Artikel 5 Belastingjaar

Met betrekking tot de belasting die per jaar wordt geheven, is het belastingjaar gelijk aan het kalenderjaar.

Artikel 6 Wijze van heffing

  • 1. De belasting bedoeld in artikel 2, tweede, derde en vierde lid, wordt geheven bij wege van aanslag.

  • 2. De belasting bedoeld in artikel 2, vijfde lid, wordt geheven door middel van een mondelinge dan wel een gedagtekende schriftelijke kennisgeving.

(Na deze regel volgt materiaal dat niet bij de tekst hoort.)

### src/hw/rtl/kve_pkg.sv
// kve_pkg: shared types, constants and helpers for the keyed value extractor.
// No dependencies; imported by every module of the block.
`timescale 1ns / 1ps

package kve_pkg;

  // Default longest key the history register is sized for.
  localparam int KEY_MAX_DEF = 16;

  // Result queue depth; must leave room for the two results one byte can cause.
  localparam int RQ_DEPTH = 4;

  localparam logic [7:0] CH_NUL = 8'h00;
  localparam logic [7:0] CH_LF  = 8'h0A;
  localparam logic [7:0] CH_CR  = 8'h0D;
  localparam logic [7:0] CH_BAR = 8'h7C;

  typedef logic [2:0] cfg_index_t;
  localparam cfg_index_t REG_KEY_LOW    = 3'd0;
  localparam cfg_index_t REG_KEY_HIGH   = 3'd1;
  localparam cfg_index_t REG_KEY_LENGTH = 3'd2;
  localparam cfg_index_t REG_OCCURRENCE = 3'd3;
  localparam cfg_index_t REG_PICKY_MODE = 3'd4;

  typedef enum logic [1:0] {
    PH_SEARCH,
    PH_FIRST,
    PH_VALUE,
    PH_DONE
  } phase_t;

  typedef struct packed {
    logic [7:0] text_char;
    logic       end_of_text;
  } text_beat_t;

  typedef struct packed {
    logic [7:0] value_char;
    logic       has_char;
    logic       last;
    logic       found;
  } result_beat_t;

  typedef struct packed {
    cfg_index_t  index;
    logic [63:0] wdata;
  } cfg_beat_t;

  typedef struct packed {
    logic [63:0] key_chars_low;
    logic [63:0] key_chars_high;
    logic [4:0]  key_length;
    logic [7:0]  occurrence;
    logic        picky_mode;
  } kve_cfg_t;

  // Results written into the queue in one cycle (0, 1 or 2 of them).
  typedef struct packed {
    logic [1:0]   count;
    result_beat_t first;
    result_beat_t second;
  } kve_push_t;

  localparam result_beat_t FAIL_BEAT = '{value_char: 8'h00, has_char: 1'b0,
                                         last: 1'b1, found: 1'b0};

  // Key character i; characters past the sixteenth read as zero.
  function automatic logic [7:0] key_char(logic [63:0] lo, logic [63:0] hi,
                                          logic [5:0] i);
    logic [63:0] word;
    word = (i[3] == 1'b0) ? lo : hi;
    if (i >= 6'd16) begin
      return 8'h00;
    end
    return 8'(word >> {i[2:0], 3'b000});
  endfunction

  function automatic logic is_line_end(logic [7:0] c);
    return (c == CH_NUL) || (c == CH_LF) || (c == CH_CR);
  endfunction

endpackage
<file path="config.mk">
export PLATFORM = sky130hd
export DESIGN_NAME = kve_core_flat
export DESIGN_NICKNAME = d
export VERILOG_FILES = /design/src/hw/rtl/kve_pkg.sv /design/src/hw/rtl/kve_stream_if.sv /design/src/hw/rtl/kve_core.sv /design/src/flat_wrapper.sv
export SDC_FILE = /design/constraint.sdc
export NUM_CORES = 1
export LEC_CHECK = 0
export BUFFER_PORTS_ARGS = -buffer_cell sky130_fd_sc_hd__buf_2
export CAP_MARGIN = 20
export CORE_AREA = 5 5 64 66
export CTS_CLUSTER_SIZE = 24
export DETAILED_ROUTE_END_ITERATION = 10
export DIE_AREA = 0 0 69 71
export SETUP_SLACK_MARGIN = 0.3
export SYNTH_ARGS = -nofsm -noshare
export SYNTH_HDL_FRONTEND = slang
export SYNTH_SLANG_ARGS = --single-unit
</file>
<file path="constraint.sdc">
create_clock -name clk -period 2.2 [get_ports clk]
set_input_delay 0.11 -clock clk [delete_from_list [all_inputs] [get_ports clk]]
set_output_delay 0.11 -clock clk [all_outputs]
set_load 0.01 [all_outputs]
</file>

Het gevorderde bedrag wordt mondeling, dan wel door toezending of uitreiking van de schriftelijke kennisgeving aan de belastingschuldige bekendgemaakt.

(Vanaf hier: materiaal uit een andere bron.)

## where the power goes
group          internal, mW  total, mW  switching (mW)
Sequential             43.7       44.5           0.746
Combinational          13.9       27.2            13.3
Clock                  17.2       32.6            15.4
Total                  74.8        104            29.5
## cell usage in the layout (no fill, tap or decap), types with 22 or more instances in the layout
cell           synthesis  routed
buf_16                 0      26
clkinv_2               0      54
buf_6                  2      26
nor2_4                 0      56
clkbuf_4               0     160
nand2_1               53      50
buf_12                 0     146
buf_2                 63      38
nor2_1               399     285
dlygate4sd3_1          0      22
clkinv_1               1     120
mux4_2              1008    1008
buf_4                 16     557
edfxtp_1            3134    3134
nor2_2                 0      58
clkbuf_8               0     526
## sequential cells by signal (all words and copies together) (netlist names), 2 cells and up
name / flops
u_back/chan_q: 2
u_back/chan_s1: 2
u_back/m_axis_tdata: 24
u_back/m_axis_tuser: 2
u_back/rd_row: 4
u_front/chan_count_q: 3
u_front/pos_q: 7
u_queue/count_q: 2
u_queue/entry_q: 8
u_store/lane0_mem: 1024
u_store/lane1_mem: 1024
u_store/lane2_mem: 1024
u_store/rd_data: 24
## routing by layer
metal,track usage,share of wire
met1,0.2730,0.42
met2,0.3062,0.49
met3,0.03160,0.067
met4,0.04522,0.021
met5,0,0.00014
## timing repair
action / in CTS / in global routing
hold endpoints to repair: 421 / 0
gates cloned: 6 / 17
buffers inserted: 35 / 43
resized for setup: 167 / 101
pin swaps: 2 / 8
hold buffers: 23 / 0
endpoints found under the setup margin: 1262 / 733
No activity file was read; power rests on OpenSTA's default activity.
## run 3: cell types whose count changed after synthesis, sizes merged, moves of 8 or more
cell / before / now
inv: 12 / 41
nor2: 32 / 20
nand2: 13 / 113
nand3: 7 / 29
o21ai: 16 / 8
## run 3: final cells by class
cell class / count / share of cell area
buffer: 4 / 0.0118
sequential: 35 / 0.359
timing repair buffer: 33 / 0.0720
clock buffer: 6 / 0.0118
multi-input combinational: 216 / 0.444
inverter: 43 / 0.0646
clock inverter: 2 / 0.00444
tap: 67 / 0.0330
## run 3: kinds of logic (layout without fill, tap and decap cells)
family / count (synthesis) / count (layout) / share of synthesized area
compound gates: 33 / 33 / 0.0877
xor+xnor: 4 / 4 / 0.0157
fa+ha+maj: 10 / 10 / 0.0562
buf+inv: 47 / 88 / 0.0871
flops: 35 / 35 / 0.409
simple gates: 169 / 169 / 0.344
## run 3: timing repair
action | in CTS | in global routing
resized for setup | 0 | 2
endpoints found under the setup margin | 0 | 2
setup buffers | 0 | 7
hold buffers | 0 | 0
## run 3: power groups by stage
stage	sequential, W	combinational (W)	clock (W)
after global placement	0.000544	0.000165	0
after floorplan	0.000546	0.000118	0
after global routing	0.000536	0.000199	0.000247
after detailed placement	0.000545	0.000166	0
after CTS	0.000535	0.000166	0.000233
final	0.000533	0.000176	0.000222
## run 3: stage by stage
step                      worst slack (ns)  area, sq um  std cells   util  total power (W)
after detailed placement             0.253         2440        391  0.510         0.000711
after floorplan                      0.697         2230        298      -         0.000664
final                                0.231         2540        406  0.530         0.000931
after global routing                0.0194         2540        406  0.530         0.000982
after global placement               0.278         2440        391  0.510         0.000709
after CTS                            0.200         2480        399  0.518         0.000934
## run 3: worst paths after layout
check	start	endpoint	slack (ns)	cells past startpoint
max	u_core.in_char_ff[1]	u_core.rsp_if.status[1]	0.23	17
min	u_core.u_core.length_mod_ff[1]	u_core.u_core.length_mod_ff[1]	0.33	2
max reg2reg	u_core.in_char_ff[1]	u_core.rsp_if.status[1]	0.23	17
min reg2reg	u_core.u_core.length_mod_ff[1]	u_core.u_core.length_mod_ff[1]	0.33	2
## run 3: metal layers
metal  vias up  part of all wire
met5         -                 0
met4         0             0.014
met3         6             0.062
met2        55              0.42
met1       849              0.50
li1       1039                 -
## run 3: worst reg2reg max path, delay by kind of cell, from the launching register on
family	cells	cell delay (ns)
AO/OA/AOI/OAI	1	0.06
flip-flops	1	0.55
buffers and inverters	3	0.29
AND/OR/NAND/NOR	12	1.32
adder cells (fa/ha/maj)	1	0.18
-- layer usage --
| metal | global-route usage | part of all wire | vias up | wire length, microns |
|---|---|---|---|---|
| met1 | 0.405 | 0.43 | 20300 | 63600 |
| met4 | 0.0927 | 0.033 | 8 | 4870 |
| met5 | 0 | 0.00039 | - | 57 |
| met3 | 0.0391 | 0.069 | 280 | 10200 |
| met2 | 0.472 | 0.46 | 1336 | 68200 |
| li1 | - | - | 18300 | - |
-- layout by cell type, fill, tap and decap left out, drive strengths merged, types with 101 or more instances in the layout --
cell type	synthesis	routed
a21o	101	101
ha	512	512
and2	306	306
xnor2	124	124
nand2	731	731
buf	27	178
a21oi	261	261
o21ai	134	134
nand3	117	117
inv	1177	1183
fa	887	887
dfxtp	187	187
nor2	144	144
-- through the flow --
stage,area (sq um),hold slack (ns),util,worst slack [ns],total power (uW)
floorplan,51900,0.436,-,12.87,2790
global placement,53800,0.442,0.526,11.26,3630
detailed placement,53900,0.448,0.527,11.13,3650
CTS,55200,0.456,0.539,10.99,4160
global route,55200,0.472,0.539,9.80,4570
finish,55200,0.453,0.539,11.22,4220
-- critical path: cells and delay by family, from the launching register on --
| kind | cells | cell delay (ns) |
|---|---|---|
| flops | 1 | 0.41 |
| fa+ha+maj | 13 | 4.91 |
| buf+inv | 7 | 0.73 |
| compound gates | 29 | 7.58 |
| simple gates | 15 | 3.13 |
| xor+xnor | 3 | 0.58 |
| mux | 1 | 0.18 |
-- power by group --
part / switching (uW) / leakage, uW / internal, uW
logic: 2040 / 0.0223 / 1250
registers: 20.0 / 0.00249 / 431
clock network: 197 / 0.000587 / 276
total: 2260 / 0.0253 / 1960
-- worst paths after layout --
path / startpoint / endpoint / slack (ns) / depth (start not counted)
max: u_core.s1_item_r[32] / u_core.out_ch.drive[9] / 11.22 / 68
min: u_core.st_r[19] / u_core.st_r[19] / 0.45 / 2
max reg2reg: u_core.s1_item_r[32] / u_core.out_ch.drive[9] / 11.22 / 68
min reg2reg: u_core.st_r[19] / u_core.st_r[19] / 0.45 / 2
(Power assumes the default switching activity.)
$ cat config.mk
export PLATFORM = sky130hd
export DESIGN_NAME = signed_peak_normalize_to_byte_unit
export DESIGN_NICKNAME = d
export VERILOG_FILES = /design/src/rtl/core/snb_pkg.sv /design/src/rtl/core/snb_front.sv /design/src/rtl/core/snb_queue.sv /design/src/rtl/core/snb_back.sv /design/src/rtl/core/signed_peak_normalize_to_byte_unit.sv
export SDC_FILE = /design/constraint.sdc
export NUM_CORES = 1
export LEC_CHECK = 0
export BUFFER_PORTS_ARGS = -buffer_cell sky130_fd_sc_hd__buf_2
export CORE_ASPECT_RATIO = 0.5
export CORE_MARGIN = 8
export CORE_UTILIZATION = 25
export DETAILED_ROUTE_END_ITERATION = 10
export GPL_TIMING_DRIVEN = 0
export SLEW_MARGIN = 40
export SYNTH_ARGS = -nofsm -noshare
export SYNTH_HDL_FRONTEND = slang
export SYNTH_SLANG_ARGS = --single-unit
export TNS_END_PERCENT = 10
$ cat constraint.sdc
create_clock -name clk -period 13.2 [get_ports clk]
set_clock_uncertainty 0.1 [all_clocks]
set_input_delay 0.66 -clock clk [delete_from_list [all_inputs] [get_ports clk]]
set_output_delay 0.66 -clock clk [all_outputs]
set_load 0.005 [all_outputs]
### src/hw/rtl/jpfo_pkg.sv
`default_nettype none
package jpfo_pkg;
    localparam int MAX_POINTS_DEF = 32;
    localparam int CNT_W = 7;
    localparam int PT_W = 16;
    localparam int VAL_W = 18;
    localparam int DIF_W = 19;
    localparam int SQ_W = 38;
    localparam logic [SQ_W-1:0] ONE_SQ = SQ_W'(1) << 28;

    typedef struct packed {
        logic valid;
        logic center;
        logic [CNT_W-1:0] pos;
        logic [CNT_W-1:0] step;
        logic signed [VAL_W-1:0] x;
        logic signed [VAL_W-1:0] y;
    } issue_t;

    typedef struct packed {
        logic found;
        logic [CNT_W-1:0] pos;
        logic signed [VAL_W-1:0] x;
        logic signed [VAL_W-1:0] y;
    } best_t;
endpackage
`default_nettype wire

### src/hw/rtl/jpfo_dist.sv
`default_nettype none
module jpfo_dist
(
    input  wire logic                               clk,
    input  wire logic                               rst_n,
    input  wire jpfo_pkg::issue_t                   issue,
    input  wire logic signed [jpfo_pkg::VAL_W-1:0]  ref_x,
    input  wire logic signed [jpfo_pkg::VAL_W-1:0]  ref_y,
    input  wire logic                               clr,
    input  wire logic                               clr_center,
    output logic                                    busy,
    output jpfo_pkg::best_t                         best
);
    logic                                s1_v_reg;
    logic                                s1_center_reg;
    logic [jpfo_pkg::CNT_W-1:0]          s1_pos_reg;
    logic signed [jpfo_pkg::DIF_W-1:0]   s1_dx_reg;
    logic signed [jpfo_pkg::DIF_W-1:0]   s1_dy_reg;
    logic signed [jpfo_pkg::VAL_W-1:0]   s1_x_reg;
    logic signed [jpfo_pkg::VAL_W-1:0]   s1_y_reg;
    logic                                s2_v_reg;
    logic                                s2_center_reg;
    logic [jpfo_pkg::CNT_W-1:0]          s2_pos_reg;
    logic [jpfo_pkg::SQ_W-1:0]           s2_sum_reg;
    logic signed [jpfo_pkg::VAL_W-1:0]   s2_x_reg;
    logic signed [jpfo_pkg::VAL_W-1:0]   s2_y_reg;
    logic                                found_reg;
    logic [jpfo_pkg::SQ_W-1:0]           bd_reg;
    logic [jpfo_pkg::CNT_W-1:0]          bpos_reg;
    logic signed [jpfo_pkg::VAL_W-1:0]   bx_reg;
    logic signed [jpfo_pkg::VAL_W-1:0]   by_reg;
    logic                                s1_v_next;
    logic signed [2*jpfo_pkg::DIF_W-1:0] sqx;
    logic signed [2*jpfo_pkg::DIF_W-1:0] sqy;
    logic                                upd;

    assign s1_v_next = issue.valid && (issue.center || (issue.pos > issue.step));
    assign sqx = s1_dx_reg * s1_dx_reg;
    assign sqy = s1_dy_reg * s1_dy_reg;
    assign upd = s2_v_reg && (s2_center_reg ? (s2_sum_reg < bd_reg) : (s2_sum_reg > bd_reg));

    always_ff @(posedge clk or negedge rst_n)
    begin
        if (!rst_n)
        begin
            s1_v_reg  <= 1'b0;
            s2_v_reg  <= 1'b0;
            found_reg <= 1'b0;
        end
        else
        begin
            s1_v_reg <= s1_v_next;
            s2_v_reg <= s1_v_reg;
            if (clr)
            begin
                found_reg <= 1'b0;
            end
            else if (upd)
            begin
                found_reg <= 1'b1;
            end
        end
    end

    always_ff @(posedge clk)
    begin
        s1_center_reg <= issue.center;
        s1_pos_reg    <= issue.pos;
        s1_dx_reg     <= jpfo_pkg::DIF_W'(issue.x) - jpfo_pkg::DIF_W'(ref_x);
        s1_dy_reg     <= jpfo_pkg::DIF_W'(issue.y) - jpfo_pkg::DIF_W'(ref_y);
        s1_x_reg      <= issue.x;
        s1_y_reg      <= issue.y;
        s2_center_reg <= s1_center_reg;
        s2_pos_reg    <= s1_pos_reg;
        s2_sum_reg    <= jpfo_pkg::SQ_W'(sqx[36:0]) + jpfo_pkg::SQ_W'(sqy[36:0]);
        s2_x_reg      <= s1_x_reg;
        s2_y_reg      <= s1_y_reg;
        if (clr)
        begin
            bd_reg <= clr_center ? jpfo_pkg::ONE_SQ : '0;
        end
        else if (upd)
        begin
            bd_reg   <= s2_sum_reg;
            bpos_reg <= s2_pos_reg;
            bx_reg   <= s2_x_reg;
            by_reg   <= s2_y_reg;
        end
    end

    assign busy = s1_v_reg || s2_v_reg;
    assign best.found = found_reg;
    assign best.pos = bpos_reg;
    assign best.x = bx_reg;
    assign best.y = by_reg;
endmodule
`default_nettype wire

### config.mk
export PLATFORM = sky130hd
export DESIGN_NAME = jpfo_dist
export DESIGN_NICKNAME = d
export VERILOG_FILES = /design/src/hw/rtl/jpfo_pkg.sv /design/src/hw/rtl/jpfo_dist.sv
export SDC_FILE = /design/constraint.sdc
export NUM_CORES = 2
export LEC_CHECK = 0
export BUFFER_PORTS_ARGS = -buffer_cell sky130_fd_sc_hd__buf_2
export CAP_MARGIN = 20
export CORE_MARGIN = 2
export CORE_UTILIZATION = 43
export CTS_CLUSTER_DIAMETER = 50
export DETAILED_ROUTE_END_ITERATION = 10
export SYNTH_ARGS = -nofsm -noshare
export SYNTH_HDL_FRONTEND = slang
export SYNTH_SLANG_ARGS = --single-unit
### constraint.sdc
create_clock -name clk -period 18.4 [get_ports clk]
set_input_delay 1.84 -clock clk [delete_from_list [all_inputs] [get_ports clk]]
set_output_delay 1.84 -clock clk [all_outputs]
set_load 0.05 [all_outputs]
**Yosys cells after proc, flatten, opt, wreduce, memory -nomap -nowiden**

Index checks and enable logic that the tools add are counted.
Widths: inputs -> output; s select.

- Logic and storage cells: 39
- Input bits: 92
- Bits in registers: 248

- Add/subtract/negate cells: 3
- Multiply operators: 2
- Reductions and logical operators: 6
- Muxes and demuxes: 6
- Magnitude comparators: 3
- Bitwise gates (word level): 1

Operator list:

| kind | count |
|---|---|
| $mux 38 | 2 |
| $mul 19x19->37 | 2 |
| $add 37x37->38 | 1 |
| $gt 38x38->1 | 1 |
| $lt 38x38->1 | 1 |
| $sub 18x18->19 | 2 |
| $mux 29 | 1 |
| $gt 7x7->1 | 1 |
| $mux 1 | 3 |
| $logic_and 1x1->1 | 2 |
| $logic_or 1x1->1 | 2 |
| $reduce_and 2->1 | 1 |
| $reduce_bool 2->1 | 1 |
| $not 1->1 | 1 |

**Longest topological paths before layout**

- Word-level depth: 5
- Gate-level depth with buffers: 35
- Mapped depth without buffers: 34

**Worst setup path after synthesis**

Ideal clock, no wire load.

- Path kind: register -> register
- From: register s1_dy_reg[15] in the netlist's numbering
- To: register s2_sum_reg[35] in the netlist's numbering
- Library setup time: 0.123 ns
- Setup slack: 10.441 ns
- Stages on the path, launching flop included: 35
- Arrival: 7.836 ns
- Cells stage by stage: dfxtp_1 -> clkbuf_1 -> clkbuf_1 -> nand2_1 -> fa_1 -> inv_1 -> fa_1 -> inv_1 -> fa_1 -> inv_1 -> fa_1 -> fa_1 -> fa_1 -> fa_1 -> ha_1 -> clkbuf_1 -> nand4_1 -> nor3_1 -> o2111ai_1 -> a31oi_1 -> o31ai_1 -> a21oi_1 -> a21o_1 -> a21oi_1 -> xnor2_1 -> ha_1 -> nor2_1 -> nor2b_1 -> o21ai_0 -> nand2b_1 -> and2_1 -> a31oi_1 -> o211a_1 -> o21bai_1 -> xor2_1

- Cells in the longest elaborated chain, start to end: 2

Ends and longest elaborated chain:

| what | RTL line | text |
|---|---|---|
| start: declaration | jpfo_dist.sv:18 | `logic signed [jpfo_pkg::DIF_W-1:0] s1_dy_reg;` |
| start signal: assignment | jpfo_dist.sv:70 | `s1_dy_reg <= jpfo_pkg::DIF_W'(issue.y) - jpfo_pkg::DIF_W'(ref_y);` |
| $mul 19x19->37 | jpfo_dist.sv:39 | `assign sqy = s1_dy_reg * s1_dy_reg;` |
| $add 37x37->38 | jpfo_dist.sv:75 | `s2_sum_reg <= jpfo_pkg::SQ_W'(sqx[36:0]) + jpfo_pkg::SQ_W'(sqy[36:0]);` |
| end signal: assignment | jpfo_dist.sv:75 |  |
| end: declaration | jpfo_dist.sv:24 | `logic [jpfo_pkg::SQ_W-1:0] s2_sum_reg;` |

No other way between the ends.
A chain may end at the register's enable or synchronous reset.

**Worst setup path after layout**

- From: register s1_dx_reg[5] in the netlist's numbering
- To: register s2_sum_reg[32] in the netlist's numbering

- Cells in the longest elaborated chain, start to end: 2

Ends and longest elaborated chain:

| what | RTL line | text |
|---|---|---|
| start: declaration | jpfo_dist.sv:17 | `logic signed [jpfo_pkg::DIF_W-1:0] s1_dx_reg;` |
| start signal: assignment | jpfo_dist.sv:69 | `s1_dx_reg <= jpfo_pkg::DIF_W'(issue.x) - jpfo_pkg::DIF_W'(ref_x);` |
| $mul 19x19->37 | jpfo_dist.sv:38 | `assign sqx = s1_dx_reg * s1_dx_reg;` |
| $add 37x37->38 | jpfo_dist.sv:75 |  |

No other way between the ends.

==> impl_metrics.env <==
export IMPL_cts_buffers=36
export IMPL_cp_arrival_ps=9540
export IMPL_ys_flop_type="dfxtp_1"
export IMPL_crit_path_start_kind="register"
export IMPL_r2r_end="s2_sum_reg[32]"
export IMPL_rows=103
export IMPL_r2r_cells=28
export IMPL_avgViaCountPerCell=4.85
export IMPL_r2r_start="s1_dx_reg[5]"
export IMPL_routedWlPerCell_um=15.8
export IMPL_min_from="s1_x_reg[3]"
export IMPL_area_delta_synth_final_pct=9.00
export IMPL_totalWireLength_mm=73.0
export IMPL_core_mm2=0.0790
export IMPL_fin_crit_sh_pct=49.8
export IMPL_finalSetupTns_ps=0
export IMPL_synth_warnings=0
export IMPL_grt_pass1_vias=24550
export IMPL_cts_resized=0
export IMPL_path_max_fanout=17
export IMPL_post_route_min_period_ps=9170
export IMPL_synth_cell_types=70
export IMPL_grt_max_degree=42
export IMPL_hpwlAfterDp_mm=60.6
export IMPL_clk_pin_slew_ps=60
export IMPL_setup_viol=0
export IMPL_ctsHoldBuffers=0
export IMPL_min_delay_worst_endpoint="s2_x_reg[3]"
export IMPL_ys_async_sr_fraction_pct=1.21
export IMPL_crit_start="s1_dx_reg[5]"
export IMPL_htreeDepth=2
export IMPL_drc=0
export IMPL_ys_seq_area_share_pct=16.9
export IMPL_drtAntennaViolNets=0
export IMPL_hold_viol=0
export IMPL_io_pins=137
export IMPL_syn_avg_cell_area_um2=10.0
export IMPL_synth_nets=4543
export IMPL_slew_violations=0
export IMPL_drt_pass1_iterations=5
export IMPL_port_buffers=136
export IMPL_start_util_pct=43.4
export IMPL_grt_ovfl_total=0
export IMPL_via_count=22460
export IMPL_worstSkewPairLatency_ps=570
export IMPL_relSlewSlack_pct=32.2
export IMPL_outcome="completed"
export IMPL_antenna_found_initial=3
export IMPL_worstMarginPinSlew_ps=1010
export IMPL_crit_top_cell="fa_1"
export IMPL_die_area_mm2=0.0820
export IMPL_grt_pass1_wl_mm=124
export IMPL_preCtsSetupSlack_ps=9400
export IMPL_rsz0062_at_grt="false"
export IMPL_netlist_instances=3430
export IMPL_die_y_um=286
export IMPL_nets=4664
export IMPL_fin_worst_skew_ps=37.9
export IMPL_ctsLongestPathBuffers=3
export IMPL_max_freq_ghz=0.109
export IMPL_finalWorstSetupSlack_ps=9230
export IMPL_slowest_stage="dfxtp_1"
export IMPL_maxCapViolations=0
export IMPL_hp_class="register to register"
export IMPL_drtIter0Drc=844
export IMPL_cts_root_buf="clkbuf_16"
export IMPL_gp_congestion=0.856
export IMPL_diodes=0
export IMPL_clock_sinks=248
export IMPL_cpPeakStageDelay_ps=960
export IMPL_cts_tree="yes"
export IMPL_worstSetupPathType="register to register"
export IMPL_grt_usage_pct=19.0
export IMPL_endpoint_kind="register"
export IMPL_drive_above_1_share_pct=6.90
export IMPL_ys_ff_latch=248
export IMPL_post_cts_buffers=0
export IMPL_synth_edf_count=81
export IMPL_regToRegSetupSlack_ps=9230
export IMPL_hold_depth=0
export IMPL_synth_area_mm2=0.0343
export IMPL_chipWidth_um=286
export IMPL_crit_required_ps=18780
==> critical path, delay by kind of cell (launching register included) <==
family / cells / cell delay [ps]
adder cells (fa/ha/maj): 9 / 3940
AO/OA/AOI/OAI: 10 / 2360
AND/OR/NAND/NOR: 5 / 1030
flip-flops: 1 / 960
buffers and inverters: 3 / 520
XOR/XNOR: 1 / 170
==> Yosys cell counts (3+ instances only) <==
library cell | n | share of area (%)
inv_1 | 833 | 9.1
fa_1 | 660 | 39
ha_1 | 361 | 13
nand2_1 | 280 | 3.1
dfxtp_1 | 164 | 9.6
nor2_1 | 125 | 1.4
xnor2_1 | 116 | 3.0
and2_1 | 109 | 2.0
a21oi_1 | 91 | 1.3
edfxtp_1 | 81 | 7.1
nor2b_1 | 77 | 1.4
clkbuf_1 | 72 | 0.79
a21o_1 | 56 | 1.2
o21ai_0 | 56 | 0.82
xor2_1 | 38 | 0.97
o21a_1 | 33 | 0.72
nor3_1 | 28 | 0.41
nand3_1 | 26 | 0.38
nand2b_1 | 24 | 0.44
and3_1 | 17 | 0.31
o211ai_1 | 16 | 0.35
a31oi_1 | 15 | 0.27
o21bai_1 | 14 | 0.31
a211oi_1 | 13 | 0.28
nand4_1 | 13 | 0.24
or2_2 | 12 | 0.22
or3_1 | 9 | 0.16
o31ai_1 | 7 | 0.15
a211o_1 | 6 | 0.15
a21boi_0 | 6 | 0.13
o31a_1 | 6 | 0.15
a31o_2 | 4 | 0.10
o21ai_1 | 4 | 0.058
dfrtp_1 | 3 | 0.22
mux2i_1 | 3 | 0.088
o211a_1 | 3 | 0.088
o22ai_1 | 3 | 0.055
o41ai_1 | 3 | 0.077
==> metal layers <==
layer  wire length (um)  vias up  track usage [%]
met1              31900    11234             24.8
li1                   -    10785                -
met3               3120       92             2.70
met4               1740        2             4.84
met2              36300      347             33.3
met5                 13        -                0
==> cell type report <==
class                      instances  area, um^2
clock inverter                    22         243
fill                            7493       41600
clock buffer                      44         962
multi-input combinational       2275       25100
tap                             1050        1310
timing repair buffer             157         838
sequential                       248        5790
inverter                         833        3130
==> cell usage in the layout (no fill, tap or decap), drive strengths merged, types with 4 or more instances in the layout <==
master,instances
o211ai,17
xor2,38
a21o,56
nand2,280
and2,109
o41ai,5
edfxtp,81
dfxtp,164
and3,17
nand3,26
nor3,28
a31o,5
a211oi,13
or2,14
inv,841
or3,9
nand2b,24
o21ai,60
nor2b,77
nand4,13
fa,660
nor2,125
a211o,6
ha,361
a21oi,92
o31ai,8
o21bai,14
buf,157
xnor2,116
a31oi,16
a21boi,8
o31a,6
clkinv,9
clkinvlp,4
o21a,33
clkbuf,44
==> stage by stage <==
stage          hold WS [ps]  area, um^2  std cells  util (%)
6_report                313       37400       4629      47.3
2_1_floorplan           310       34300       3430         -
3_3_place_gp            310       36200       4563      45.8
4_1_cts                 312       37400       4629      47.3
3_5_place_dp            312       36200       4563      45.8
5_1_grt                 321       37400       4629      47.3
==> worst max path at each step <==
stage,to,slack (ps),depth (start not counted)
after floorplan,s2_sum_reg[35],10440,34
after global placement,s2_sum_reg[32],9410,29
after detailed placement,s2_sum_reg[32],9400,28
after CTS,s2_sum_reg[32],9380,28
after global routing,s2_sum_reg[32],8700,29
final,s2_sum_reg[32],9230,28
==> logic make-up after synthesis <==
family / share of synthesized area [%]
XOR/XNOR: 3.93
multiplexers: 0.120
buffers and inverters: 9.96
flip-flops: 16.9
AND/OR/NAND/NOR: 10.2
adder cells (fa/ha/maj): 51.7
AO/OA/AOI/OAI: 7.16
Power is left out: the tool's default activity adds up to more than one toggle a clock period on the data nets, which glitch-free logic cannot reach.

Artikel 7 Ontstaan van de belastingschuld en heffing naar tijdsgelang

  • 1. De belasting bedoeld in artikel 2, tweede lid, is verschuldigd bij het begin van het belastingjaar of, zo dit later is, bij de aanvang van de belastingplicht.

  • 2. Indien de belastingplicht voor de belasting, bedoeld in artikel 2, tweede lid, in de loop van het jaar aanvangt, is de belasting verschuldigd voor zoveel twaalfde gedeelten van de voor dat jaar verschuldigde belasting als er in dat jaar, na de aanvang van de belastingplicht, nog volle kalendermaanden overblijven.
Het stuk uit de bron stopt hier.